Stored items
===
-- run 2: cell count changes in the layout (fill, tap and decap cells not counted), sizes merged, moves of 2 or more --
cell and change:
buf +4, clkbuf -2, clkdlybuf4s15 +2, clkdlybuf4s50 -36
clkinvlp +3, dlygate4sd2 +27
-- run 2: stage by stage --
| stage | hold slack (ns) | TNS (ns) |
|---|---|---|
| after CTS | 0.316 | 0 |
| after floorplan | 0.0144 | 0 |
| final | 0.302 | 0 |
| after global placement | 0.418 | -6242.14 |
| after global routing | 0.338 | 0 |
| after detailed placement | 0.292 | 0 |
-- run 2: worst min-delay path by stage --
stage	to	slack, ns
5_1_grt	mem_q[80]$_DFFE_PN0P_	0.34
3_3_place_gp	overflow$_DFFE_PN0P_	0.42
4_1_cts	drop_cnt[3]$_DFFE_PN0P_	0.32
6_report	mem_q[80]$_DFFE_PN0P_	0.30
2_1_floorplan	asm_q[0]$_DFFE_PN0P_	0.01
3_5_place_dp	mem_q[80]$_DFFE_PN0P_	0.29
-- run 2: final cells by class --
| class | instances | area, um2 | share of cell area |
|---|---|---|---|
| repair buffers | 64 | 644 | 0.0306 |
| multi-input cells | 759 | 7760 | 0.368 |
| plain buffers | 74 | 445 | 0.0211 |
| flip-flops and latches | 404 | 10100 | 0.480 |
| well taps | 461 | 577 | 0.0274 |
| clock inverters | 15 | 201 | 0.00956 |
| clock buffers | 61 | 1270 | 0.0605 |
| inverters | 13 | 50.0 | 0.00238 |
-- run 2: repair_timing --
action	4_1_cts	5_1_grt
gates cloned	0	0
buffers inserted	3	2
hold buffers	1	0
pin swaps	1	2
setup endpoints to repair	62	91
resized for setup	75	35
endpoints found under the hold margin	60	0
**config.mk**
```make
export PLATFORM = sky130hd
export DESIGN_NAME = alu_op_issue
export DESIGN_NICKNAME = d
export VERILOG_FILES = /design/src/rtl/alu_op_issue.sv
export SDC_FILE = /design/constraint.sdc
export NUM_CORES = 1
export LEC_CHECK = 0
export ABC_CLOCK_PERIOD_IN_PS = 2500
export CAP_MARGIN = 25
export CORE_ASPECT_RATIO = 1.1
export CORE_MARGIN = 2
export CORE_UTILIZATION = 45
export CTS_CLUSTER_DIAMETER = 100
export DETAILED_ROUTE_END_ITERATION = 12
export PLACE_DENSITY = 0.76
export SLEW_MARGIN = 25
export SYNTH_ARGS = -nofsm -noshare
export SYNTH_HDL_FRONTEND = slang
export SYNTH_SLANG_ARGS = --single-unit
```
**constraint.sdc**
```tcl
create_clock -name clk -period 2.5 [get_ports clk]
set_input_delay 0.5 -clock clk [delete_from_list [all_inputs] [get_ports clk]]
set_output_delay 0.5 -clock clk [all_outputs]
set_load 0.03 [all_outputs]
```
--- config.mk ---
export PLATFORM = sky130hd
export DESIGN_NAME = alu_ex_stage
export DESIGN_NICKNAME = d
export VERILOG_FILES = /design/src/rtl/alu_ex_stage.sv
export SDC_FILE = /design/constraint.sdc
export NUM_CORES = 1
export LEC_CHECK = 0
export ABC_AREA = 1
export CORE_MARGIN = 2
export CORE_UTILIZATION = 40
export DETAILED_ROUTE_END_ITERATION = 16
export MAX_ROUTING_LAYER = met4
export PLACE_DENSITY = 0.72
export SYNTH_ARGS = -nofsm -noshare
export SYNTH_HDL_FRONTEND = slang
export SYNTH_SLANG_ARGS = --single-unit
--- constraint.sdc ---
create_clock -name clk -period 5.95 [get_ports clk]
set_input_delay 1.19 -clock clk [delete_from_list [all_inputs] [get_ports clk]]
set_output_delay 1.19 -clock clk [all_outputs]
set_load 0.01 [all_outputs]
--- src/rtl/alu_ex_stage.sv ---
// Execute stage of the pipelined MIPS core.
// Applies operand forwarding and the immediate mux, runs the ALU, and
// captures the result, flags and pass-through control bits in the EX/MEM
// register. That register supports stall, flush and valid tracking.
//
// Valid semantics: in_valid marks a real instruction in ID/EX. A
// non-stalled edge copies in_valid into out_valid. There is no ready
// signal. Upstream observes stall and holds ID/EX while stall is high.
module alu_ex_stage #(
   parameter int WIDTH      = 32,
   parameter int REG_ADDR_W = 5
) (
   input  logic                  clk,
   input  logic                  rst,
   input  logic                  stall,
   input  logic                  flush,
   input  logic                  in_valid,
   input  logic [3:0]            Alu_control,
   input  logic [WIDTH-1:0]      read_data1,
   input  logic [WIDTH-1:0]      read_data2,
   input  logic [WIDTH-1:0]      imm,
   input  logic                  alu_src,
   input  logic [1:0]            fwd_a,
   input  logic [1:0]            fwd_b,
   input  logic [WIDTH-1:0]      wb_data,
   input  logic                  ovf_trap_en,
   input  logic [REG_ADDR_W-1:0] write_reg_in,
   input  logic                  reg_write_in,
   input  logic                  mem_read_in,
   input  logic                  mem_write_in,
   output logic [WIDTH-1:0]      alu_result,
   output logic [WIDTH-1:0]      store_data,
   output logic                  zero,
   output logic                  overflow,
   output logic [REG_ADDR_W-1:0] write_reg_out,
   output logic                  reg_write_out,
   output logic                  mem_read_out,
   output logic                  mem_write_out,
   output logic                  out_valid
);

   localparam logic [3:0] OP_AND = 4'b0000;
   localparam logic [3:0] OP_OR  = 4'b0001;
   localparam logic [3:0] OP_ADD = 4'b0010;
   localparam logic [3:0] OP_SUB = 4'b0110;
   localparam logic [3:0] OP_SLT = 4'b0111;
   localparam logic [3:0] OP_NOR = 4'b1100;
   localparam logic [3:0] OP_XOR = 4'b1101;

   logic [WIDTH-1:0] op_a;
   logic [WIDTH-1:0] rt_fwd;
   logic [WIDTH-1:0] op_b;
   logic [WIDTH-1:0] sum;
   logic [WIDTH-1:0] diff;
   logic             add_ovf;
   logic             sub_ovf;
   logic [WIDTH-1:0] result_c;
   logic             ovf_c;
   logic             trap_c;

   // Forwarding muxes. Select 11 falls back to the ID/EX value.
   // Select 10 uses the register's own output, which is the held value
   // while the stage is stalled.
   always_comb begin
      op_a = read_data1;
      case (fwd_a)
         2'b10:   op_a = alu_result;
         2'b01:   op_a = wb_data;
         default: op_a = read_data1;
      endcase
      rt_fwd = read_data2;
      case (fwd_b)
         2'b10:   rt_fwd = alu_result;
         2'b01:   rt_fwd = wb_data;
         default: rt_fwd = read_data2;
      endcase
      op_b = alu_src ? imm : rt_fwd;
   end

   // The adder and subtractor, with their signed-overflow detection.
   // slt reuses the subtractor's overflow so it stays correct when the
   // difference wraps.
   always_comb begin
      sum     = op_a + op_b;
      diff    = op_a - op_b;
      add_ovf = (op_a[WIDTH-1] == op_b[WIDTH-1]) && (sum[WIDTH-1] != op_a[WIDTH-1]);
      sub_ovf = (op_a[WIDTH-1] != op_b[WIDTH-1]) && (diff[WIDTH-1] != op_a[WIDTH-1]);
   end

   // ALU operation select. An undefined code produces 0 and no overflow.
   always_comb begin
      result_c = '0;
      ovf_c    = 1'b0;
      case (Alu_control)
         OP_AND: result_c = op_a & op_b;
         OP_OR:  result_c = op_a | op_b;
         OP_ADD: begin
            result_c = sum;
            ovf_c    = add_ovf;
         end
         OP_SUB: begin
            result_c = diff;
            ovf_c    = sub_ovf;
         end
         OP_SLT: result_c = {{(WIDTH-1){1'b0}}, diff[WIDTH-1] ^ sub_ovf};
         OP_NOR: result_c = ~(op_a | op_b);
         OP_XOR: result_c = op_a ^ op_b;
         default: begin
            result_c = '0;
            ovf_c    = 1'b0;
         end
      endcase
      trap_c = ovf_trap_en & ovf_c;
   end

   // EX/MEM register. Priority is rst, then flush, then stall, then load.
   // A trapped overflow blocks the register and memory writes, but the
   // overflow flag is still recorded.
   always_ff @(posedge clk) begin
      if (rst || flush) begin
         alu_result    <= '0;
         store_data    <= '0;
         zero          <= 1'b0;
         overflow      <= 1'b0;
         write_reg_out <= '0;
         reg_write_out <= 1'b0;
         mem_read_out  <= 1'b0;
         mem_write_out <= 1'b0;
         out_valid     <= 1'b0;
      end else if (!stall) begin
         alu_result    <= result_c;
         store_data    <= rt_fwd;
         zero          <= (result_c == '0);
         overflow      <= ovf_c;
         write_reg_out <= write_reg_in;
         reg_write_out <= in_valid & reg_write_in & ~trap_c;
         mem_read_out  <= in_valid & mem_read_in;
         mem_write_out <= in_valid & mem_write_in & ~trap_c;
         out_valid     <= in_valid;
      end
   end

endmodule
Yosys cells after proc, flatten, opt, wreduce, memory -nomap -nowiden
Cells that the tools add are included.

Reductions and logical operators: 5. $add $sub $neg: 2. Mux-type cells: 5. Eq/ne operators: 14. Bitwise operators: 12.

Operator list (number): $pmux 32 s7 (1); $pmux 32 s2 (2); $add 32x32->32 (1); $and 32x32->32 (1); $logic_not 32->1 (1); $mux 32 (1); $not 32->32 (1); $or 32x32->32 (1); $sub 32x32->32 (1); $xor 32x32->32 (1); $eq 4x3->1 const B (2); $eq 4x4->1 const B (2); $and 1x1->1 (6); $eq 2x1->1 const B (2); $eq 2x2->1 const B (2); $eq 4x1->1 const B (1); $eq 4x2->1 const B (1); $logic_not 4->1 (1); $ne 1x1->1 (3); $logic_and 1x1->1 (2); $pmux 1 s2 (1); $eq 1x1->1 (1); $logic_or 1x1->1 (1); $not 1->1 (1); $xor 1x1->1 (1).

Input bits: 151. Register bits after elaboration: 75. Output and inout bits: 75. Logic and storage cells: 47.

Longest topological paths before layout
Depth in word-level cells: 10. Depth in mapped cells: 35. Depth with buffers taken out: 31.

Worst setup path before layout
Ideal clock, no wire load.

Path type: input port to flip-flop. From: in fwd_b[0]. To: reg zero. Data required time: 5.883 ns. Path slack: 0.493 ns. Cell stages on the path: 29. Buffers on the path: 3. Library setup time: 0.067 ns. Data arrival time: 5.390 ns. Path through: inv_1 -> ha_1 -> clkbuf_1 -> inv_1 -> clkbuf_1 -> buf_1 -> o211ai_1 -> o21ai_0 -> o21ai_0 -> ha_1 -> nor2_2 -> nand2_1 -> nor3_2 -> nand2_1 -> nand2_1 -> nand2_1 -> a21oi_1 -> nor2_1 -> nor2_1 -> nor2_1 -> fa_1 -> o22ai_1 -> a211oi_1 -> o21ai_1 -> nor2_1 -> nand3_1 -> nor2_1 -> nand3_1 -> a21oi_2.

Word-level cells in the longest chain between the ends: 9. Elaborated cells between the ends (all ways): 16. Classes of those cells: add/sub (2); eq/ne (4); mux (3); bitwise (5); reduce/logical (2).

Ends and longest elaborated chain: from (decl) (line 24) `input logic [1:0] fwd_b,`; $eq 2x1->1 / $eq 2x2->1 (equally long branches) (line 72) `case (fwd_b)`; $pmux 32 s2 (*) (line 72); $mux 32 (*) (line 77) `op_b = alu_src ? imm : rt_fwd;`; $sub 32x32->32 (line 85) `diff = op_a - op_b;`; $ne 1x1->1 (line 87) `sub_ovf = (op_a[WIDTH-1] != op_b[WIDTH-1]) && (diff[WIDTH-1] != op_a[WIDTH-1]);`; $logic_and 1x1->1 (line 87); $xor 1x1->1 (line 105) `OP_SLT: result_c = {{(WIDTH-1){1'b0}}, diff[WIDTH-1] ^ sub_ovf};`; $pmux 32 s7 (*) (line 94) `case (Alu_control)`; $logic_not 32->1 (*) (line 133) `zero <= (result_c == '0);`; to (signal assigned) (line 133); to (decl) (line 33) `output logic zero,`.

Every way passes the cells marked *; elsewhere a longest branch is shown, timed or not. A chain may end at the register's enable or synchronous reset.

Worst setup path after layout
Ends and elaborated chain as after synthesis.

==> impl_results.md <==
* Pre-CTS setup slack at -0.110 ns
* Layout cell share with drive strength beyond 1 at 0.117
* Syn Nets at 2285
* Final non-filler cell total at 2745
* # IOs at 226
* Hpwl dp at 45600 um
* Post-synth top flop: dfxtp_1
* Max_cap viols at 0
* Cells after DPL at 2727
* Setup Crit Path Kind: input port to flip-flop
* Drt pass-1 iters at 5
* Post-DRT Antenna Nets at 0
* DR vias at 14600
* First-pass GRT wire length at 79100 um
* DRC errors left at 0
* Routed wire length at 54000 um
* Nets at 2631
* # diodes at 0
* Share of the synthesized area in the top cell type at 0.197
* Seq/Total Area, Yosys at 0.135
* Tcrit/Tclk final at 0.963
* Worst Path Required at 6.21 ns
* Kind of end point of the critical path: flip-flop
* Hold crit path type: flip-flop to flip-flop
* Largest net degree at the start of global routing at 54
* Vias in the first global route at 13700
* Ys async rst share at 0
* Setup crit start kind: input port
* Port Buf Inserts at 225
* Cell Area, Synth at 11100 um2
* Initial antenna violation count at 0
* Top cells by area, synth: nand2_1 20%, dfxtp_1 13%, ha_1 13%
* Worst Hold Margin at 0.464 ns
* Min cycle time layout at 5.73 ns
* Max VDD drop at 161 uV
* Met2 Track Usage GR at 0.574
* Fin area at 15500 um2
* Fill count at 2801
* TritonCTS clock tree: yes
* Final worst slack at 0.218 ns
* Worst rel slew slack at 0.379
* Worst slew pin tran at 0.926 ns
* Slowest-stage cell, CP: fa_1
* Routability Congestion at 1.03
* CORE AREA at 27600 um2
* Initial core utilization at 0.403
* Worst Skew at 0.00867 ns
* #FFs+latches synth at 75
* Die H at 171 um
* Num rows at 61
* Root Buffer: clkbuf_16
* Fin. max-slew vios at 0
* Critical path buffers and inverters at 4
* Status: complete, no violations
* GRT Total Usage at 0.373
* Lkg Pwr at 7.89 nW
* R2R setup slack at 1.63 ns
* Number of enable flip-flop cells after synthesis at 0
* CTS sink count at 75
* Yosys warnings at 0
* CP peak stage delay at 0.59 ns
* Met1 usage at 0.517
* Area Growth Syn to Fin at 38.8%
* Synth unique cells at 41
* Average wire per standard cell at 19.7 um
* Worst Path Max Fanout at 19
* Number of hold violations in the final report at 0
* Global Route met3 Usage at 0.0421
* Area after DPL at 15100 um2
* Via-per-instance ratio at 5.32
* Clk_lat worst skew at 0.34 ns
* CTS H-tree depth at 3
* Mean Syn Cell Area at 5.53 um2
* Fmax achieved at 0.174 GHz
* Grt total ovfl at 0
* CTS clk-pin slew, worst paths at 0.07 ns
* Die width at 171 um
* Synth Instances at 2016
* CP dominant cell by count: nor2_1
* # setup viols final at 0
* DR iter-0 viols at 1501
* Number of buffers created by CTS at 9
* Synth area leader: nand2_1
* Busiest layer in global routing: met2
* Pwr dens at 208 nW/um2
* RSZ-0062 raised after global routing: yes
* Critical Path AT at 5.99 ns
* Clock Path Buffers at 2
* Die Area at 29200 um2
* CP delay by family, top: simple AND/OR/NAND/NOR gates
==> sequential cells by signal, indices dropped and copies added (netlist names) <==
name,count
zero,1
write_reg_out,5
out_valid,1
mem_read_out,1
overflow,1
mem_write_out,1
alu_result,32
store_data,32
reg_write_out,1
==> final timing paths <==
kind	startpoint	endpoint	cells after the start
hold reg to reg	write_reg_out[2]	write_reg_out[2]	2
setup reg to reg	alu_result[3]	zero	26
setup / recovery	fwd_b[0]	zero	27
hold / removal	write_reg_out[2]	write_reg_out[2]	2
==> layout make-up <==
cell class	count	area (um2)	share of cell area
Multi-Input combinational cell	1477	7890	0.510
Timing Repair Buffer	425	3870	0.250
Tap cell	378	473	0.0306
Inverter	374	1400	0.0907
Sequential cell	75	1500	0.0970
Clock inverter	7	108	0.00695
Clock buffer	9	225	0.0146
==> synth_stat cells (all sizes together), types with 7 or more instances <==
master,number
o21bai,7
buf,35
nand2,593
dfxtp,75
nor2,172
o221ai,10
a211oi,24
nand4,21
ha,115
a21oi,107
a221o,10
a221oi,9
nor3,12
o211ai,50
inv,369
o21ai,183
nand3,134
clkbuf,55
o22ai,14
==> stage by stage <==
| step | utilization | TNS [ns] | total power, W |
|---|---|---|---|
| after global routing | 0.560 | -0.0305 | 0.00342 |
| after CTS | 0.558 | 0 | 0.00316 |
| after detailed placement | 0.546 | -0.219 | 0.00253 |
| after global placement | 0.546 | -0.280 | 0.00252 |
| final | 0.560 | 0 | 0.00322 |
| after floorplan | - | 0 | 0.00164 |
==> worst min-delay path, stage by stage (launching register included) <==
cell and delay, ns:
dfxtp_1 0.31, nand2_1 0.06, a21oi_1 0.05
==> cell usage in the layout (no fill, tap or decap), types with 9 or more instances in the layout <==
cell	synthesis	layout
clkbuf_16	0	10
o21ai_0	179	158
a21oi_1	105	105
nor2_1	159	158
a221oi_1	9	9
nor2_2	12	12
o21ai_1	4	19
o211ai_1	50	50
o22ai_1	14	14
ha_1	115	114
nand4_1	21	21
inv_1	355	353
clkdlybuf4s50_1	0	224
dfxtp_1	75	75
o221ai_1	10	10
nand2_1	585	585
a211oi_1	24	24
buf_4	5	190
a221o_1	10	10
inv_2	14	16
nand3_1	131	131
==> metal layers <==
layer | up-vias | share of wire
met3 | 67 | 0.082
li1 | 7124 | -
met1 | 6666 | 0.46
met2 | 750 | 0.43
met4 | 0 | 0.025
met5 | - | 0
==> repair_timing <==
action,4_1_cts,5_1_grt
endpoints found under the setup margin,0,5
hold buffers,0,0
resized for setup,0,32
buffers inserted,0,1
==> cells by family (layout without fill, tap and decap cells) <==
group,after synthesis,in the layout,share of synthesized area
flops,75,75,0.135
buf+inv,464,815,0.161
xor+xnor,2,2,0.00157
simple gates,939,939,0.349
fa+ha+maj,118,118,0.134
compound gates,418,418,0.220
==> power breakdown <==
part           leakage (nW)  switching [W]  internal (W)
combinational          7.12        0.00126      0.000792
sequential            0.612      0.0000166      0.000524
clock                 0.160       0.000249      0.000377
Note: power is estimated with default switching activity, not from simulation.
===
EXERCISE DESCRIPTION –
Among the records above, only the lines between the line holding "create_clock -name clk -period 5.95" and the line holding "the ALU, and", inclusive, are to be output, exactly as written.

TASK SOLUTION –
create_clock -name clk -period 5.95 [get_ports clk]
set_input_delay 1.19 -clock clk [delete_from_list [all_inputs] [get_ports clk]]
set_output_delay 1.19 -clock clk [all_outputs]
set_load 0.01 [all_outputs]
--- src/rtl/alu_ex_stage.sv ---
// Execute stage of the pipelined MIPS core.
// Applies operand forwarding and the immediate mux, runs the ALU, and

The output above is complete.